Extracted data entries:
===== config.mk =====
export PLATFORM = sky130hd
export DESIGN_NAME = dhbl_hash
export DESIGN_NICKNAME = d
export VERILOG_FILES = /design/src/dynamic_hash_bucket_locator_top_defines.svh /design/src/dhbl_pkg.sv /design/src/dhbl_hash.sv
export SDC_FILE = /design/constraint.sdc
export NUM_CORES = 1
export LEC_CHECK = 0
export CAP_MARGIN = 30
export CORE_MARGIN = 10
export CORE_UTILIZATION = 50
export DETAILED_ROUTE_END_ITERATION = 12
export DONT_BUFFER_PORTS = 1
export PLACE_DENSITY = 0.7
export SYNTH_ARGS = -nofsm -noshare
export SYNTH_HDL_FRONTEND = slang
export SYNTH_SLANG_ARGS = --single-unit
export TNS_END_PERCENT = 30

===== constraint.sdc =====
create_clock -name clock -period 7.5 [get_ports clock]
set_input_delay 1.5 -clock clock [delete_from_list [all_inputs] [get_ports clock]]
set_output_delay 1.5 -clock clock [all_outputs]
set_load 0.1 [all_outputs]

==

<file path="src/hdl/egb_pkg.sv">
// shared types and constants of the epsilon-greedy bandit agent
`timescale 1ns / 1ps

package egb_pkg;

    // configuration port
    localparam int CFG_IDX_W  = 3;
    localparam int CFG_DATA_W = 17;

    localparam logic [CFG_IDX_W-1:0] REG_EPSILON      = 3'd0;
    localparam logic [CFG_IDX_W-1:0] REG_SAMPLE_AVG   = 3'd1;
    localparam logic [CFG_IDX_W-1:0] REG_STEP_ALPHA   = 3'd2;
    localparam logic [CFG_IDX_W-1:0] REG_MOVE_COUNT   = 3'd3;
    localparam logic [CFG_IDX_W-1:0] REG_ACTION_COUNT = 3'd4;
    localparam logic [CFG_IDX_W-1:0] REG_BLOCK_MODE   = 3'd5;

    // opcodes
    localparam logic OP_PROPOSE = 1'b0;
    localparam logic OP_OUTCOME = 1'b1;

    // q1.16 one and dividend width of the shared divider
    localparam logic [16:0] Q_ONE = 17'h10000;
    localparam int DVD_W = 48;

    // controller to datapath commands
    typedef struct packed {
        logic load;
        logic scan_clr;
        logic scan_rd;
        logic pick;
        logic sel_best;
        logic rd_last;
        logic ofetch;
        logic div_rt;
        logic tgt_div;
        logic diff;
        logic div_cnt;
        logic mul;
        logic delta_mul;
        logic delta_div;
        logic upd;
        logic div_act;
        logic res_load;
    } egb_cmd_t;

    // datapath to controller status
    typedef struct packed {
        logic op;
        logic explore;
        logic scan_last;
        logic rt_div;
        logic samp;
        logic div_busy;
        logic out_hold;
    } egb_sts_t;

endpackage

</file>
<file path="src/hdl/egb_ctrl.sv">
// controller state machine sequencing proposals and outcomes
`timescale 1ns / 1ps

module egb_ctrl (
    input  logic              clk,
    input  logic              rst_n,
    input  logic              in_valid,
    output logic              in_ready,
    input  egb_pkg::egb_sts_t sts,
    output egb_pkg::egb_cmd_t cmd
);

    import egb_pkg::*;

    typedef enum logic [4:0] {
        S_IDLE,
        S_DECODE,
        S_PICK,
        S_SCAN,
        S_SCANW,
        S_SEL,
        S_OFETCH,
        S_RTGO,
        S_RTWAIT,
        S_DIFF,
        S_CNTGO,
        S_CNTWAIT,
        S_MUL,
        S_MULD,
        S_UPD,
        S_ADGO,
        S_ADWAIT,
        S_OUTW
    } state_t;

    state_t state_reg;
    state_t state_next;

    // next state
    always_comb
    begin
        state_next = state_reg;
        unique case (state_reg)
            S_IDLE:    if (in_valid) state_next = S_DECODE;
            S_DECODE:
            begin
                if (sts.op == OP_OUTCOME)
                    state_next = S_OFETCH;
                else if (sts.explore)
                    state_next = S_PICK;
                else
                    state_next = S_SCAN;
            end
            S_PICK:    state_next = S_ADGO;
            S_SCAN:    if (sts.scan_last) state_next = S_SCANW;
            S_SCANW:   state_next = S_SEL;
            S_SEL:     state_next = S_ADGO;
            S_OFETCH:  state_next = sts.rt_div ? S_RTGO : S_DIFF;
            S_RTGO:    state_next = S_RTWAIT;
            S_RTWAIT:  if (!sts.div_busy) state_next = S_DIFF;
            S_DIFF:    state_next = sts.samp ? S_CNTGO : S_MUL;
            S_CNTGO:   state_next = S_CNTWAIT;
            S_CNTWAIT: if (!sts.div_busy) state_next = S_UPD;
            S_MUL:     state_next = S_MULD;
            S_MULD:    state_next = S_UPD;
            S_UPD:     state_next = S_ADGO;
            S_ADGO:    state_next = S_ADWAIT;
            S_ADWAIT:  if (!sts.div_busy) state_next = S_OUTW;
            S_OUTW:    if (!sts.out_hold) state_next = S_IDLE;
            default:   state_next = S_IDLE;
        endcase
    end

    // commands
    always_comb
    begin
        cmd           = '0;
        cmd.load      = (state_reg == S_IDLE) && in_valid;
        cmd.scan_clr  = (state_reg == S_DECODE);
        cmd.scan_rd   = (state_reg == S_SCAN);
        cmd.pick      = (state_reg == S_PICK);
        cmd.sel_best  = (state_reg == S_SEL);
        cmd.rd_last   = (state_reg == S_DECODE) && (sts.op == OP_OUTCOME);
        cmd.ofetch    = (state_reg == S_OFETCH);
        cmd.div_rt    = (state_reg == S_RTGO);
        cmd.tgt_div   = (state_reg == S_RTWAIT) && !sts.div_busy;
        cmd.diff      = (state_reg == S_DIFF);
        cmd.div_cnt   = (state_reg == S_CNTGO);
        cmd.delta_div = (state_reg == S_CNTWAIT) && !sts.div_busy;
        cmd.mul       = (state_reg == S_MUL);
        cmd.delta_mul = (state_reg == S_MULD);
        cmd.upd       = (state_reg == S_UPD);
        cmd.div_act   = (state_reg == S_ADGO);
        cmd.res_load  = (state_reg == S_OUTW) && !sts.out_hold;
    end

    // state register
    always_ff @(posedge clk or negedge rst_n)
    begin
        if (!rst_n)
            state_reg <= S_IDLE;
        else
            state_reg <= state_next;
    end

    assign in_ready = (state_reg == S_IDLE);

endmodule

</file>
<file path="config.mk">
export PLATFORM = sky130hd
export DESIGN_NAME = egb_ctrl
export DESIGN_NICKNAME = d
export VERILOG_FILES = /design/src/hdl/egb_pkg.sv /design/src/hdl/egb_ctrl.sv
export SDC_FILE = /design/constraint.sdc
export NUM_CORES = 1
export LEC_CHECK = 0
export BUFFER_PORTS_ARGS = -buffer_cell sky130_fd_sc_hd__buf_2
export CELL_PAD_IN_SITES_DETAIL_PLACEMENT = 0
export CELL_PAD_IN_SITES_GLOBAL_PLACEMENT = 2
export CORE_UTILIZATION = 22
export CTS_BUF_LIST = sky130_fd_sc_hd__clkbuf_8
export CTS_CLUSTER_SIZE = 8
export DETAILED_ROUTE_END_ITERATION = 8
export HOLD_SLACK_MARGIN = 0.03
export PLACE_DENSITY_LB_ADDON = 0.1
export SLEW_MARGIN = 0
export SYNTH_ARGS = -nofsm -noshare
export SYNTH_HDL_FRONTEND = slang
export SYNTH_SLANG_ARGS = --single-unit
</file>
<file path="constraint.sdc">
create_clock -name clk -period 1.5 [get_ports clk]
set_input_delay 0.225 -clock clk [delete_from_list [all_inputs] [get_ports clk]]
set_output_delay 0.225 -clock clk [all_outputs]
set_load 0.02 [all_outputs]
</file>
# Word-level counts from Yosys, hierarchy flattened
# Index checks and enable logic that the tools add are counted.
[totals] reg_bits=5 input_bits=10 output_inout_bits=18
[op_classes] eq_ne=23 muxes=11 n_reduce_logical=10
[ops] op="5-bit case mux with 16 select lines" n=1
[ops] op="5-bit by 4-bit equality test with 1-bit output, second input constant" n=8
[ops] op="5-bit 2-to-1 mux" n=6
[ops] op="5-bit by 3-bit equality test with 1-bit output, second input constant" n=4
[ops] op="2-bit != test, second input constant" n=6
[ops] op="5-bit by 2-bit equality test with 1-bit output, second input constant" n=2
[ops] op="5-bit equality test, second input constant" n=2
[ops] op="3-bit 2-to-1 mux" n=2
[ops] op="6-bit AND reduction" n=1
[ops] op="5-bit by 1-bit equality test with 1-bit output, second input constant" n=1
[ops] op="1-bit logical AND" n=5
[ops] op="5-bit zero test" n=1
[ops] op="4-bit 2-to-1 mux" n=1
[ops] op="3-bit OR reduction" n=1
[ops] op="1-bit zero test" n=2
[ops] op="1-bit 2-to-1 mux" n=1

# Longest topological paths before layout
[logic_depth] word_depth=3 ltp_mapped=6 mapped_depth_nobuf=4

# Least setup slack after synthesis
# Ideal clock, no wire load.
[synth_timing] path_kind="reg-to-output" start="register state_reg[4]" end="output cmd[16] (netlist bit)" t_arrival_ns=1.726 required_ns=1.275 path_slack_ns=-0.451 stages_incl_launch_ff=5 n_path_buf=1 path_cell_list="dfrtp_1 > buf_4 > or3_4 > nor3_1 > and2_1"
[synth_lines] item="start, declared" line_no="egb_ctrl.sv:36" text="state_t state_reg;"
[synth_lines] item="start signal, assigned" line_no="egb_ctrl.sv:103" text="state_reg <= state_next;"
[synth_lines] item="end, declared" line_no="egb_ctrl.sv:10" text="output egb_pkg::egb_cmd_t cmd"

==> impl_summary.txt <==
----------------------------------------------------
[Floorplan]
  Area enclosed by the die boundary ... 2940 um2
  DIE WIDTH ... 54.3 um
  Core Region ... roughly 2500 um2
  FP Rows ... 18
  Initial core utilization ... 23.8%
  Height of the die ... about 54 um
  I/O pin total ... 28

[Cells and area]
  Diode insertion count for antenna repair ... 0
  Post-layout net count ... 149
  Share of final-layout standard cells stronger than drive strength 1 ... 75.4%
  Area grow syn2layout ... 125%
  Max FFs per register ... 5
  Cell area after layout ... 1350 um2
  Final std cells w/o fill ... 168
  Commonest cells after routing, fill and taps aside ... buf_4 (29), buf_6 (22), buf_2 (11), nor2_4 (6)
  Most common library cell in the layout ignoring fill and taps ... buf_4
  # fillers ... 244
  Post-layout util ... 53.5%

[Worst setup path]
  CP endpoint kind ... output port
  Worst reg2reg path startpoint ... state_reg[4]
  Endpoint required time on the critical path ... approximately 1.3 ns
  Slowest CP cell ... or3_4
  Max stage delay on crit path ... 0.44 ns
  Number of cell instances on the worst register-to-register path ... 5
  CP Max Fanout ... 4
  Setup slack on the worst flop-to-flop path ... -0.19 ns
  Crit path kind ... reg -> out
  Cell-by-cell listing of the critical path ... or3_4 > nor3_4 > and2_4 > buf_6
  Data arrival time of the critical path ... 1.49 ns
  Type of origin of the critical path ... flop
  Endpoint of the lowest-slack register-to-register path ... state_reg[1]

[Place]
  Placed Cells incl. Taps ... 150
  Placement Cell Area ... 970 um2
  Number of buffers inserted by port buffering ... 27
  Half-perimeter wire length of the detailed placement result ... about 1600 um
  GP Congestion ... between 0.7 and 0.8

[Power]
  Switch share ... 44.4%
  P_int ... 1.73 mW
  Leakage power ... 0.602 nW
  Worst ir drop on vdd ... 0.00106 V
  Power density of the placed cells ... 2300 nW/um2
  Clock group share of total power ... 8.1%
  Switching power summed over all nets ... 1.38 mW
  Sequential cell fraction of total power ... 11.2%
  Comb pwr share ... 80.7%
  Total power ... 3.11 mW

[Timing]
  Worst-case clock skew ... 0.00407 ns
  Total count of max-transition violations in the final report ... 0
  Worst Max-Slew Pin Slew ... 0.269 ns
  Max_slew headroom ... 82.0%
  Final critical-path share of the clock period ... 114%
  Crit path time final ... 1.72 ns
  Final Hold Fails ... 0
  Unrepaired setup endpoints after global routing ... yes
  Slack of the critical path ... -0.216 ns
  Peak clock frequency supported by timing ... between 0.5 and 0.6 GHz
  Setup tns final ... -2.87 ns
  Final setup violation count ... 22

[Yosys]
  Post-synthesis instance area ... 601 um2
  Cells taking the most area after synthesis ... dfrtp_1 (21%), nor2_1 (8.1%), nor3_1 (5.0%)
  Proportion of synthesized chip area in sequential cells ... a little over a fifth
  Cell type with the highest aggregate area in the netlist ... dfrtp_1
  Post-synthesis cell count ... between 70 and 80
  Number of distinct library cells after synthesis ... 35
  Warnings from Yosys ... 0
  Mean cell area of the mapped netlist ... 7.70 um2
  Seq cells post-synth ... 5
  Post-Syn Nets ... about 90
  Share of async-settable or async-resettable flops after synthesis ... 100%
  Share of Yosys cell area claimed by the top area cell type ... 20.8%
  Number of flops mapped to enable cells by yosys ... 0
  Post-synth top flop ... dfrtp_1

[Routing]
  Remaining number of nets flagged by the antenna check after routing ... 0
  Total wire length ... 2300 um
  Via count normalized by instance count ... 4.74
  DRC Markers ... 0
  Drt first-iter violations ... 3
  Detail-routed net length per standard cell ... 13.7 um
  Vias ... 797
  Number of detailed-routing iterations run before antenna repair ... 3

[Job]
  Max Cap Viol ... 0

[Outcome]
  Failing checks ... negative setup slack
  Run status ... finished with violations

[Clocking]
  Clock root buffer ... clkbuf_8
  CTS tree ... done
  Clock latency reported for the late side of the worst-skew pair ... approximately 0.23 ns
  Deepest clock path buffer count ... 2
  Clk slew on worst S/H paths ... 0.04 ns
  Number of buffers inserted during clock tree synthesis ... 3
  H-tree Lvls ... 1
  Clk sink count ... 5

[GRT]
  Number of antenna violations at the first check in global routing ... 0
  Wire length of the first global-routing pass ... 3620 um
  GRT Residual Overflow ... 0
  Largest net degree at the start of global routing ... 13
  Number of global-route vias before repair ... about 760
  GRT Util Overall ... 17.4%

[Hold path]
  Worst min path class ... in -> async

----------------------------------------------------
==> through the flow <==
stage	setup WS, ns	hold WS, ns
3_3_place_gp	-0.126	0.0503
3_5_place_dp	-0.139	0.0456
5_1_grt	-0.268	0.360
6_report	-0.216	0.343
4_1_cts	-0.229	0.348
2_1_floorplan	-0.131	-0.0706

--

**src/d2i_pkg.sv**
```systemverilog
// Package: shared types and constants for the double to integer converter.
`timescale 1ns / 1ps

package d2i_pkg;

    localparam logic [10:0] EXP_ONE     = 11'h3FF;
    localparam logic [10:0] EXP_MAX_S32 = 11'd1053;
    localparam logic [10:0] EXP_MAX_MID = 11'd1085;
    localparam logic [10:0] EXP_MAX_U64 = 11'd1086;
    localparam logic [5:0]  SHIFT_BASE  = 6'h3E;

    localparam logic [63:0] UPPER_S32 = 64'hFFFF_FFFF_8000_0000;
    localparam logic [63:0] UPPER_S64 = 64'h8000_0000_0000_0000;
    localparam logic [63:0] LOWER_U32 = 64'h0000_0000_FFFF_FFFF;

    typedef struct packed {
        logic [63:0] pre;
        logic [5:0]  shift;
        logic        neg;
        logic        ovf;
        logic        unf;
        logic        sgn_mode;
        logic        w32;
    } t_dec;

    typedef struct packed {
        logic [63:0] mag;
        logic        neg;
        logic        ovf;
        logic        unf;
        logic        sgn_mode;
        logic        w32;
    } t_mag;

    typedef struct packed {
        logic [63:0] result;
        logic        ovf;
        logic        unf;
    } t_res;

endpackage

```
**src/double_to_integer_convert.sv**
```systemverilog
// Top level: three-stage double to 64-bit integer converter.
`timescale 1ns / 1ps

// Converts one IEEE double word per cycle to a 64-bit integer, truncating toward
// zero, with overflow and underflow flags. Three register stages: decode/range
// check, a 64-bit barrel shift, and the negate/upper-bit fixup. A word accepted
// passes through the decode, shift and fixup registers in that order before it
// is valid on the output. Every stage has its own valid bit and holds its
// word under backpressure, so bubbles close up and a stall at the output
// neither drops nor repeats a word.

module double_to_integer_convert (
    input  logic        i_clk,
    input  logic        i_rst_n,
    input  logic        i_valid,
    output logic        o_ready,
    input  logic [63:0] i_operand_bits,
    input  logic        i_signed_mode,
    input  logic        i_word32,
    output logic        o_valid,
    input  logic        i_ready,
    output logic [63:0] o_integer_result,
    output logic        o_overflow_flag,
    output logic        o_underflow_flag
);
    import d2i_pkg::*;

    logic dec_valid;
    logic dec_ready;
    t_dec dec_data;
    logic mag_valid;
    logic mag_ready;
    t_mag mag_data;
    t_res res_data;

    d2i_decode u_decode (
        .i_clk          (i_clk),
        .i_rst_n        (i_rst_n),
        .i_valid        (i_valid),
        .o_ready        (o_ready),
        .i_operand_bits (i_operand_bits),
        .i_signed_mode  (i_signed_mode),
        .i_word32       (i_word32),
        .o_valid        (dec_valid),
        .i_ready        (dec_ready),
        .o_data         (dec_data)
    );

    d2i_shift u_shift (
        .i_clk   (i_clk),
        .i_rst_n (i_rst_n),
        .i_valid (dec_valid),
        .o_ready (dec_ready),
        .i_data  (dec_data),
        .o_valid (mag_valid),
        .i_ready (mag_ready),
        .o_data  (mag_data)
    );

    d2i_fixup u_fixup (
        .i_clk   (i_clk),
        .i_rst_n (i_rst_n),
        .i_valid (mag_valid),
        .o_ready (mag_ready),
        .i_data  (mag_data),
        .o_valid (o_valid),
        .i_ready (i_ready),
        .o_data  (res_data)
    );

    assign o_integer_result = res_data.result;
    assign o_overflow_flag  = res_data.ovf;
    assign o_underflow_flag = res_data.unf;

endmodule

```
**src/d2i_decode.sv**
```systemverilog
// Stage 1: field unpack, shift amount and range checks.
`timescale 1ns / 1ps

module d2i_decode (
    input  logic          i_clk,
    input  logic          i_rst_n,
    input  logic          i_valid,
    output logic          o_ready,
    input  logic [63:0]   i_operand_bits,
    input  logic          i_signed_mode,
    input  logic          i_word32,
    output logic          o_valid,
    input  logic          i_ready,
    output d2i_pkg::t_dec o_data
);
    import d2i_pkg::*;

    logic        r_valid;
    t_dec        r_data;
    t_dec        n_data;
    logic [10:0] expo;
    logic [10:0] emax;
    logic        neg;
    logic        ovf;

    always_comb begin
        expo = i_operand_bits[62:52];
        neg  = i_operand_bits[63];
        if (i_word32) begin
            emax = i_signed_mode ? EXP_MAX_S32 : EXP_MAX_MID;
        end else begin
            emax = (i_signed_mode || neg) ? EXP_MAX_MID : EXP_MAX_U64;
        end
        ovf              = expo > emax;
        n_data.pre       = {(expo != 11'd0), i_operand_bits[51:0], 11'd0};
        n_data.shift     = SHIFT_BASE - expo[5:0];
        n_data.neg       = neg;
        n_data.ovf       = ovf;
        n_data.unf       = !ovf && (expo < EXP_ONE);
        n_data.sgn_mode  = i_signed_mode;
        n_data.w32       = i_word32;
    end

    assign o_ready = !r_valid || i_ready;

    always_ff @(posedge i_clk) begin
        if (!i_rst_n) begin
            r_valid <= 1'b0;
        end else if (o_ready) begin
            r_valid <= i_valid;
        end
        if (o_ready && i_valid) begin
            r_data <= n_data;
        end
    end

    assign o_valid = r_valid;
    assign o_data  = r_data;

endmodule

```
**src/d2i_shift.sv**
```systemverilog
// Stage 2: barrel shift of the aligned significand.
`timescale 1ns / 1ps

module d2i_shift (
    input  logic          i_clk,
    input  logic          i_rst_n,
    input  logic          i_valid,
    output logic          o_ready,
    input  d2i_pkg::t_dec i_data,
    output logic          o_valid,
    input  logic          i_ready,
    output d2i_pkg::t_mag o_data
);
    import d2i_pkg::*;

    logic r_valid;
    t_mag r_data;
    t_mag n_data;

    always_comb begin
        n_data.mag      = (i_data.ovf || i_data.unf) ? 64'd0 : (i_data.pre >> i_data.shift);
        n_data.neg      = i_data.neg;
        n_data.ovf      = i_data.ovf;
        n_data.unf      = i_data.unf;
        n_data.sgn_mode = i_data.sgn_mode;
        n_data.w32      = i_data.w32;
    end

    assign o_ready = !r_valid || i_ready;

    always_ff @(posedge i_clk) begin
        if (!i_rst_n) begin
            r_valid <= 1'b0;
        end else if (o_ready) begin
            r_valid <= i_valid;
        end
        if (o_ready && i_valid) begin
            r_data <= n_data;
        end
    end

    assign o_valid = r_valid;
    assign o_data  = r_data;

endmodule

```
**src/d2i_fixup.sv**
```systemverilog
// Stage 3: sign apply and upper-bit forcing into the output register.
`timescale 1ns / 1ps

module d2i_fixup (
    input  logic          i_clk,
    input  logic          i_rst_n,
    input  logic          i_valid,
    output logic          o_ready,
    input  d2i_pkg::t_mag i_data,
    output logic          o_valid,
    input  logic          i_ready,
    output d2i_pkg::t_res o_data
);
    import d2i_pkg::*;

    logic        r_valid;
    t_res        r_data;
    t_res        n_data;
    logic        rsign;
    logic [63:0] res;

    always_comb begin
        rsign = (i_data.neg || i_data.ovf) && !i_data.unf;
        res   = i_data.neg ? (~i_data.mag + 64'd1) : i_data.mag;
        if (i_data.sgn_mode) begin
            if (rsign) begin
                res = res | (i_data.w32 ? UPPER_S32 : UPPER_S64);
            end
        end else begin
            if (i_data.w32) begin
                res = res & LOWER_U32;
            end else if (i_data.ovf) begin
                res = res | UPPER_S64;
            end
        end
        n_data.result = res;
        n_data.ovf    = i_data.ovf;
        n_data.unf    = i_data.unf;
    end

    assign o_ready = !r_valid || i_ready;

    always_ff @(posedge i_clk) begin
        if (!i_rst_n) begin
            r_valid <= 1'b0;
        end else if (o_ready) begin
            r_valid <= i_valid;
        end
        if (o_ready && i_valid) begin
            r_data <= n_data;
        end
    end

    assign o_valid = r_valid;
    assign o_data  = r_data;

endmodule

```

WHAT THIS TASK INVOLVES →
Among the entries above, find every line holding "async" and copy it.

TASK OUTPUT →
  Share of async-settable or async-resettable flops after synthesis ... 100%
  Worst min path class ... in -> async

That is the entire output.